You are correct that the last 50 years or so, the violence has been mostly one-sided, but before that, you can’t seriously believe that organized white mob violence were “scattered incidents”, can you?
Here is some more information about the widespread racial violence that white Americans participated in:
“Although lynchings were decreasing slightly by the turn of the century, race riots were perceptibly on the increase. Large-scale interracial violence became almost epidemic, as increasing numbers of Blacks migrated to Northern cities. The greatest number of race riots occurred during and just after World War I. During this period the North was concerned with the tremendous migration of Blacks from the South, and the displacement of some whites by Blacks in jobs and residences, which escalated social tensions between the races. The South was concerned about the possible demands of returning Negro soldiers, who were unwilling to slip quietly back into second class citizenship.

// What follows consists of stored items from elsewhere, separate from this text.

==> config.mk <==
export PLATFORM = sky130hd
export DESIGN_NAME = smp_blank_top
export DESIGN_NICKNAME = d
export VERILOG_FILES = /design/src/rtl/smp_blank_pkg.sv /design/src/rtl/smp_blank_seq.sv /design/src/rtl/smp_blank_win.sv /design/src/rtl/smp_blank_res.sv /design/src/rtl/smp_blank_top.sv
export SDC_FILE = /design/constraint.sdc
export NUM_CORES = 1
export LEC_CHECK = 0
export ABC_AREA = 1
export BUFFER_PORTS_ARGS = -buffer_cell sky130_fd_sc_hd__buf_2
export CORE_MARGIN = 2
export CORE_UTILIZATION = 30
export DETAILED_ROUTE_END_ITERATION = 12
export PLACE_DENSITY = 0.59
export SYNTH_ARGS = -nofsm -noshare
export SYNTH_HDL_FRONTEND = slang
export SYNTH_SLANG_ARGS = --single-unit
==> constraint.sdc <==
create_clock -name clk -period 1.8 [get_ports clk]
set_input_delay 0.18 -clock clk [delete_from_list [all_inputs] [get_ports clk]]
set_output_delay 0.18 -clock clk [all_outputs]
set_load 0.05 [all_outputs]
==> src/rtl/smp_blank_pkg.sv <==
package smp_blank_pkg;
  parameter int SKIP_W = 3;
  typedef logic [SKIP_W-1:0] skip_t;

  // Samples still to drop after this cycle.
  function automatic skip_t skip_next(input logic en, input logic drop, input skip_t remaining);
    if (!en)       return '0;
    else if (drop) return remaining - skip_t'(1);
    else           return remaining;
  endfunction
endpackage

==> src/rtl/smp_blank_seq.sv <==
module smp_blank_seq
  import smp_blank_pkg::*;
(
  input  logic  clk,
  input  logic  rst_n,
  input  logic  conv_en,
  input  logic  smp_vld,
  input  skip_t skip_cnt,
  output logic  start_o,
  output logic  blank_o,
  output logic  deliver_o
);
  logic  en_q;
  skip_t left_q;
  skip_t remaining;
  logic  accept;

  assign start_o   = conv_en & ~en_q;
  assign remaining = start_o ? skip_cnt : left_q;
  assign accept    = conv_en & smp_vld;
  assign blank_o   = accept & (|remaining);
  assign deliver_o = accept & ~(|remaining);

  always_ff @(posedge clk or negedge rst_n) begin
    if (!rst_n) begin
      en_q   <= 1'b0;
      left_q <= '0;
    end else begin
      en_q   <= conv_en;
      left_q <= skip_next(conv_en, blank_o, remaining);
    end
  end
endmodule

==> src/rtl/smp_blank_win.sv <==
module smp_blank_win #(
  parameter int DW = 16
) (
  input  logic [DW-1:0] data,
  input  logic [DW-1:0] lo,
  input  logic [DW-1:0] hi,
  output logic          outside
);
  function automatic logic out_of_band(input logic signed [DW-1:0] d,
                                       input logic signed [DW-1:0] l,
                                       input logic signed [DW-1:0] h);
    return (d < l) || (d > h);
  endfunction

  assign outside = out_of_band(data, lo, hi);
endmodule

==> src/rtl/smp_blank_res.sv <==
module smp_blank_res #(
  parameter int DW = 16
) (
  input  logic          clk,
  input  logic          rst_n,
  input  logic          deliver,
  input  logic [DW-1:0] data,
  input  logic          outside,
  input  logic          rd_stb,
  input  logic          clr_ovf,
  input  logic          clr_win,
  output logic [DW-1:0] res,
  output logic          rdy,
  output logic          ovf,
  output logic          win
);
  logic overwrite;
  logic win_hit;

  assign overwrite = deliver & rdy & ~rd_stb;
  assign win_hit   = deliver & outside;

  always_ff @(posedge clk or negedge rst_n) begin
    if (!rst_n) begin
      res <= '0;
      rdy <= 1'b0;
      ovf <= 1'b0;
      win <= 1'b0;
    end else begin
      if (deliver) res <= data;
      rdy <= deliver | (rdy & ~rd_stb);
      ovf <= overwrite | (ovf & ~clr_ovf);
      win <= win_hit | (win & ~clr_win);
    end
  end
endmodule

==> src/rtl/smp_blank_top.sv <==
module smp_blank_top #(
  parameter int DW = 16
) (
  input  logic          clk,
  input  logic          rst_n,
  input  logic          conv_en,
  input  logic          smp_vld,
  input  logic [DW-1:0] smp_data,
  input  logic [2:0]    skip_cnt,
  input  logic [DW-1:0] thr_lo,
  input  logic [DW-1:0] thr_hi,
  input  logic          rd_stb,
  input  logic          clr_ovf,
  input  logic          clr_win,
  output logic [DW-1:0] res_data,
  output logic          rdy_flag,
  output logic          ovf_flag,
  output logic          win_flag
);
  logic start_w;
  logic blank_w;
  logic deliver_w;
  logic outside_w;

  smp_blank_seq seq_i (
    .clk(clk), .rst_n(rst_n), .conv_en(conv_en), .smp_vld(smp_vld),
    .skip_cnt(skip_cnt), .start_o(start_w), .blank_o(blank_w), .deliver_o(deliver_w)
  );

  smp_blank_win #(.DW(DW)) win_i (
    .data(smp_data), .lo(thr_lo), .hi(thr_hi), .outside(outside_w)
  );

  smp_blank_res #(.DW(DW)) res_i (
    .clk(clk), .rst_n(rst_n), .deliver(deliver_w), .data(smp_data),
    .outside(outside_w), .rd_stb(rd_stb), .clr_ovf(clr_ovf), .clr_win(clr_win),
    .res(res_data), .rdy(rdy_flag), .ovf(ovf_flag), .win(win_flag)
  );
endmodule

The summer of 1919, called The Red Summer by James Weldon Johnson, ushered in the greatest period of interracial violence the nation had ever witnessed. During that summer there were twenty-six race riots in such cities as Chicago, Illinois; Washington, D.C.; Elaine, Arkansas; Charleston, South Carolina; Knoxville and Nashville, Tennessee; Longview, Texas; and Omaha, Nebraska. More than one hundred Blacks were killed in these riots, and thousands were wounded and left homeless.

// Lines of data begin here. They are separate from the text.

### src/rtl/lpcal_pkg.sv
package lpcal_pkg;
  typedef enum logic [1:0] {
    ST_IDLE   = 2'd0,
    ST_SLEEP  = 2'd1,
    ST_SETTLE = 2'd2,
    ST_CAL    = 2'd3
  } lpcal_state_e;

  localparam int CFG_W        = 8;
  localparam int SLP_CODE_W   = 3;
  localparam int WAKE_CODE_W  = 2;
  localparam int EXP_W        = 6;
  localparam logic [CFG_W-1:0] CFG_RESET = 8'h48;
  localparam logic [CFG_W-1:0] CFG_MASK  = 8'hFB;
endpackage

### src/rtl/lpcal_cfg_reg.sv
module lpcal_cfg_reg
  import lpcal_pkg::*;
(
  input  logic                   clk,
  input  logic                   rst_n,
  input  logic                   we,
  input  logic [CFG_W-1:0]       wdata,
  output logic [CFG_W-1:0]       rdata,
  output logic [SLP_CODE_W-1:0]  sleep_code,
  output logic [WAKE_CODE_W-1:0] wake_code,
  output logic                   trig_mode,
  output logic                   lp_en
);
  logic [CFG_W-1:0] cfg_q;
  logic [CFG_W-1:0] cfg_d;

  always_comb begin
    cfg_d = cfg_q;
    if (we) cfg_d = wdata & CFG_MASK;
  end

  always_ff @(posedge clk or negedge rst_n) begin
    if (!rst_n) cfg_q <= CFG_RESET;
    else        cfg_q <= cfg_d;
  end

  assign rdata      = cfg_q;
  assign sleep_code = cfg_q[7:5];
  assign wake_code  = cfg_q[4:3];
  assign trig_mode  = cfg_q[1];
  assign lp_en      = cfg_q[0];

  AST_RSVD_ZERO: assert property (@(posedge clk) disable iff (!rst_n)
    cfg_q[2] == 1'b0);
endmodule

The seven most serious race riots were those which occurred in Wilmington, N. C. (1898), Atlanta, Ga. (1906), Springfield, Ill. (1908), East St. Louis) Ill. (1917), Chicago, Ill. (1919), Tulsa, Okla. (1921) and Detroit, Mich. (1943).”
from: http://www.yale.edu/ynhti/curriculum/units/1979/2/79.02.04.x.html#c
26 race riots in a single summer. That doesn’t sound like “scattered incidents” to me.